Sonata de otoño, de Francisca Pageo (Llibreria Ramon Llull, del 28 de octubre al 28 de febrero)  | por Juan Jiménez García

Hay algo en la obra de Francisca Pageo que reclama la necesidad de escapar. Escapar a un cuerpo, escapar a una mente. Escapamos a la realidad que nos circunda (o que nos invade) como mejor podemos. Están los sueños. Francisca es una gran soñadora, alguien que sabe dormir. Dormir no es cualquier cosa, y, últimamente, se ha convertido en una cuestión química. Pero para ella, en el discurrir de los días, el sueño es una sucesión de la vigilia y la vigilia del sueño, con la misma naturalidad con la que un artista es una sucesión de momentos de creación y de agotamiento, de agotamiento y de creación. Luz, noche. Todos los contrarios se encuentran en aquellos que buscan, que necesitan crear como respirar, que aspiran a que la belleza sea aquello que da cuerda al mundo y a uno mismo. Aquellos que esperan ese accidente, esa ruptura del curso normal de los acontecimientos y del que surgirá algo más, que en el caso de Francisca es el desgarro. Manuel Borrás, en su introducción a la exposición, a esta Sonata de otoño, hablaba de la melancolía. Y yo añadiría: la melancolía de la espera. 

En estos diecinueve collages, nos encontramos dos elementos recurrentes: las mujeres y los pájaros.  Mujeres de miradas lánguidas, lejanas, de otro tiempo, pero que en esa lejanía parecen llamarnos. Los pájaros, rara vez vuelan. Como la artista, esperan, y entonces el otoño, ese tiempo que parece destinado a la disolución de las cosas, a la caída, al despojamiento, más final que el propio el invierno, entonces, decía, el otoño surge como un estado de ánimo, de reconexión con la luz, demasiado invasora en los veranos cada vez más interminables y ausente en la próxima estación. La naturaleza está ahí, como están ahí esas ansias de libertad, de salir, de huir. Pero sin ir muy lejos. Salir en la certeza de que todos los mundos, para alguien que crea, están próximos, y que incluso los lugares más lejanos son una cuestión de intimidad. Los pájaros, sus horizontes inabarcables, su ausencia de límites, los espacios infinitos, son la posibilidad, la necesidad de una fuga. 
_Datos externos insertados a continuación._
--- src/rtl/pfc_datapath.sv ---
module pfc_datapath
  import pfc_pkg::*;
#(
  parameter int CNT_W    = 12,
  parameter int COARSE_W = 11,
  parameter int FRAC_W   = 5,
  parameter int GAIN_W   = 2,
  parameter int NOM_DIV  = 64
) (
  input  logic                       clk,
  input  logic                       rst,
  input  logic                       oscTick,
  input  logic                       refEdge,
  input  logic                       fbEdge,
  input  logic [GAIN_W-1:0]          gainShift,
  input  pfcStrobe_t                 stb,
  output logic [CNT_W-1:0]           divisor,
  output logic [COARSE_W+FRAC_W-1:0] ctrlCode,
  output logic                       errSmall
);

  localparam int CODE_W = COARSE_W + FRAC_W;
  localparam int ERR_W  = CNT_W + 2;
  localparam int SUM_W  = ERR_W + (1 << GAIN_W) + COARSE_W;
  localparam logic [CNT_W-1:0]    CNT_MAX = '1;
  localparam logic [CNT_W-1:0]    NOM     = CNT_W'(NOM_DIV);
  localparam logic [COARSE_W-1:0] MID     = {1'b1, {(COARSE_W-1){1'b0}}};
  localparam logic [COARSE_W-1:0] CMAX    = '1;

  logic [CNT_W-1:0]        sinceRef;
  logic [CNT_W-1:0]        cntNow;
  logic [CNT_W-1:0]        phaseErr;
  logic                    armed;
  logic [COARSE_W-1:0]     coarse;
  logic [FRAC_W-1:0]       frac;
  logic signed [ERR_W-1:0] freqErr;
  logic signed [SUM_W-1:0] deltaCode;
  logic signed [SUM_W-1:0] coarseSum;
  logic [COARSE_W-1:0]     coarseNext;
  logic [CODE_W-1:0]       codeNow;
  logic [CODE_W-1:0]       trackNext;
  logic [CNT_W-1:0]        corrDiv;

  // Oscillator cycles since the last reference edge, including this cycle
  always_comb begin
    if (oscTick && sinceRef != CNT_MAX) cntNow = sinceRef + 1'b1;
    else                                cntNow = sinceRef;
  end

  // Signed frequency error: positive means too few oscillator cycles
  always_comb begin
    freqErr   = $signed({2'b00, NOM}) - $signed({2'b00, cntNow});
    deltaCode = SUM_W'(freqErr) <<< gainShift;
    coarseSum = $signed({{(SUM_W-COARSE_W){1'b0}}, coarse}) + deltaCode;
    if (coarseSum[SUM_W-1])
      coarseNext = '0;
    else if (coarseSum > $signed({{(SUM_W-COARSE_W){1'b0}}, CMAX}))
      coarseNext = CMAX;
    else
      coarseNext = coarseSum[COARSE_W-1:0];
  end

  // Tracking: whole word steps by one, saturating at both rails
  always_comb begin
    codeNow = {coarse, frac};
    if (!freqErr[ERR_W-1] && freqErr != '0 && codeNow != '1)
      trackNext = codeNow + 1'b1;
    else if (freqErr[ERR_W-1] && codeNow != '0)
      trackNext = codeNow - 1'b1;
    else
      trackNext = codeNow;
  end

  // One-period divisor that cancels the measured feedback lag
  always_comb begin
    if (cntNow >= NOM) corrDiv = CNT_W'(1);
    else               corrDiv = NOM - cntNow;
  end

  always_comb begin
    errSmall = ((freqErr == '0) || (freqErr == ERR_W'(1)) || (freqErr == '1))
               && (phaseErr <= CNT_W'(1));
  end

  always_ff @(posedge clk) begin
    if (rst) begin
      sinceRef <= '0;
      armed    <= 1'b0;
      phaseErr <= '0;
      divisor  <= NOM;
      coarse   <= MID;
      frac     <= '0;
    end else begin
      sinceRef <= refEdge ? '0 : cntNow;
      if (fbEdge)       armed <= 1'b0;
      else if (refEdge) armed <= 1'b1;
      if (fbEdge && refEdge)    phaseErr <= '0;
      else if (fbEdge && armed) phaseErr <= cntNow;
      if (stb.phaseEn && fbEdge)
        divisor <= (armed && !refEdge) ? corrDiv : NOM;
      if (stb.freqUpd)
        coarse <= coarseNext;
      else if (stb.fracUpd)
        {coarse, frac} <= trackNext;
    end
  end

  assign ctrlCode = {coarse, frac};


  divisor_nonzero_chk: assert property (@(posedge clk) disable iff (rst)
    divisor != '0);


  div_hold_chk: assert property (@(posedge clk) disable iff (rst)
    !fbEdge |=> $stable(divisor));


  code_hold_chk: assert property (@(posedge clk) disable iff (rst)
    !refEdge |=> $stable(ctrlCode));


  track_step_chk: assert property (@(posedge clk) disable iff (rst)
    stb.fracUpd |=> (ctrlCode == $past(ctrlCode))
                 || (ctrlCode == $past(ctrlCode) + 1'b1)
                 || (ctrlCode == $past(ctrlCode) - 1'b1));

endmodule

--- src/rtl/pfc_control.sv ---
module pfc_control
  import pfc_pkg::*;
#(
  parameter int LOCK_RUNS = 4
) (
  input  logic       clk,
  input  logic       rst,
  input  logic       start,
  input  logic       refEdge,
  input  logic       errSmall,
  output pfcStrobe_t stb,
  output logic       lock
);

  localparam int GW = $clog2(LOCK_RUNS + 1);
  localparam logic [GW-1:0] LAST = GW'(LOCK_RUNS - 1);

  pfcState_t     state;
  logic [GW-1:0] goodCnt;

  always_comb begin
    stb.freqUpd = refEdge && (state == ST_ACQ);
    stb.fracUpd = refEdge && (state == ST_TRACK);
    stb.phaseEn = (state == ST_PHASE) || (state == ST_ACQ) || (state == ST_TRACK);
  end

  always_ff @(posedge clk) begin
    if (rst) begin
      state   <= ST_IDLE;
      goodCnt <= '0;
    end else begin
      case (state)
        ST_IDLE:  if (start) state <= ST_ALIGN;
        ST_ALIGN: if (refEdge) state <= ST_PHASE;
        ST_PHASE: if (refEdge) state <= ST_ACQ;
        ST_ACQ: begin
          if (refEdge) begin
            if (!errSmall) begin
              goodCnt <= '0;
            end else if (goodCnt == LAST) begin
              goodCnt <= '0;
              state   <= ST_TRACK;
            end else begin
              goodCnt <= goodCnt + 1'b1;
            end
          end
        end
        ST_TRACK: state <= ST_TRACK;
        default:  state <= ST_IDLE;
      endcase
    end
  end

  assign lock = (state == ST_TRACK);


  idle_wait_chk: assert property (@(posedge clk) disable iff (rst)
    (state == ST_IDLE && !start) |=> state == ST_IDLE);


  lock_sticky_chk: assert property (@(posedge clk) disable iff (rst)
    lock |=> lock);


  lock_entry_chk: assert property (@(posedge clk) disable iff (rst)
    $rose(lock) |-> $past(state) == ST_ACQ);

endmodule

--- src/rtl/adpll_loop_ctrl.sv ---
module adpll_loop_ctrl
  import pfc_pkg::*;
#(
  parameter int CNT_W     = 12,
  parameter int COARSE_W  = 11,
  parameter int FRAC_W    = 5,
  parameter int GAIN_W    = 2,
  parameter int NOM_DIV   = 64,
  parameter int LOCK_RUNS = 4
) (
  input  logic                       clk,
  input  logic                       rst,
  input  logic                       start,
  input  logic                       oscTick,
  input  logic                       refEdge,
  input  logic                       fbEdge,
  input  logic [GAIN_W-1:0]          gainShift,
  output logic [CNT_W-1:0]           divisor,
  output logic [COARSE_W+FRAC_W-1:0] ctrlCode,
  output logic                       lock
);

  pfcStrobe_t stb;
  logic       errSmall;

  pfc_control #(.LOCK_RUNS(LOCK_RUNS)) u_ctrl (
    .clk(clk), .rst(rst), .start(start), .refEdge(refEdge),
    .errSmall(errSmall), .stb(stb), .lock(lock)
  );

  pfc_datapath #(
    .CNT_W(CNT_W), .COARSE_W(COARSE_W), .FRAC_W(FRAC_W),
    .GAIN_W(GAIN_W), .NOM_DIV(NOM_DIV)
  ) u_dp (
    .clk(clk), .rst(rst), .oscTick(oscTick), .refEdge(refEdge),
    .fbEdge(fbEdge), .gainShift(gainShift), .stb(stb),
    .divisor(divisor), .ctrlCode(ctrlCode), .errSmall(errSmall)
  );

endmodule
En algunos momentos, esos pájaros, esas mujeres, se convierten en una sola cosa. Sus cuerpos se superponen, sus ojos, su mirada, es una sola mirada. Su mundo, un solo mundo. La mujer pájaro. El pájaro mujer. La libertad como estado de quien no está preso. Igual que hay que devolverles a las palabras su sentido, su justeza, en un mundo verborreico, hay que devolverles a las imágenes (igualmente convertidas en nada por el exceso) su fuerza primitiva. Y ahí están los collages de Francisca, fuentes de una energía que se encuentra, se concentra y se queda suspendida en un tiempo que viene de muy lejos para perderse no en el futuro, sino en un tiempo que le es propio. Un espacio donde ya no hay miedos ni pesadillas, donde habita la calma del trabajo hecho, de la creación conseguida, donde el cansancio queda destruido por la belleza de las cosas y de lo vivo, de la vida. Decía Jan Švankmajer que para ver había que cerrar los ojos. Y ahí está el misterio de estas obras, en ese reposo, en esa tranquila palpitación tras la que se esconden tantos terrores. Convertir la vida en sueño. O los sueños en vida. El acto de la creación como un acto de restitución. Ser.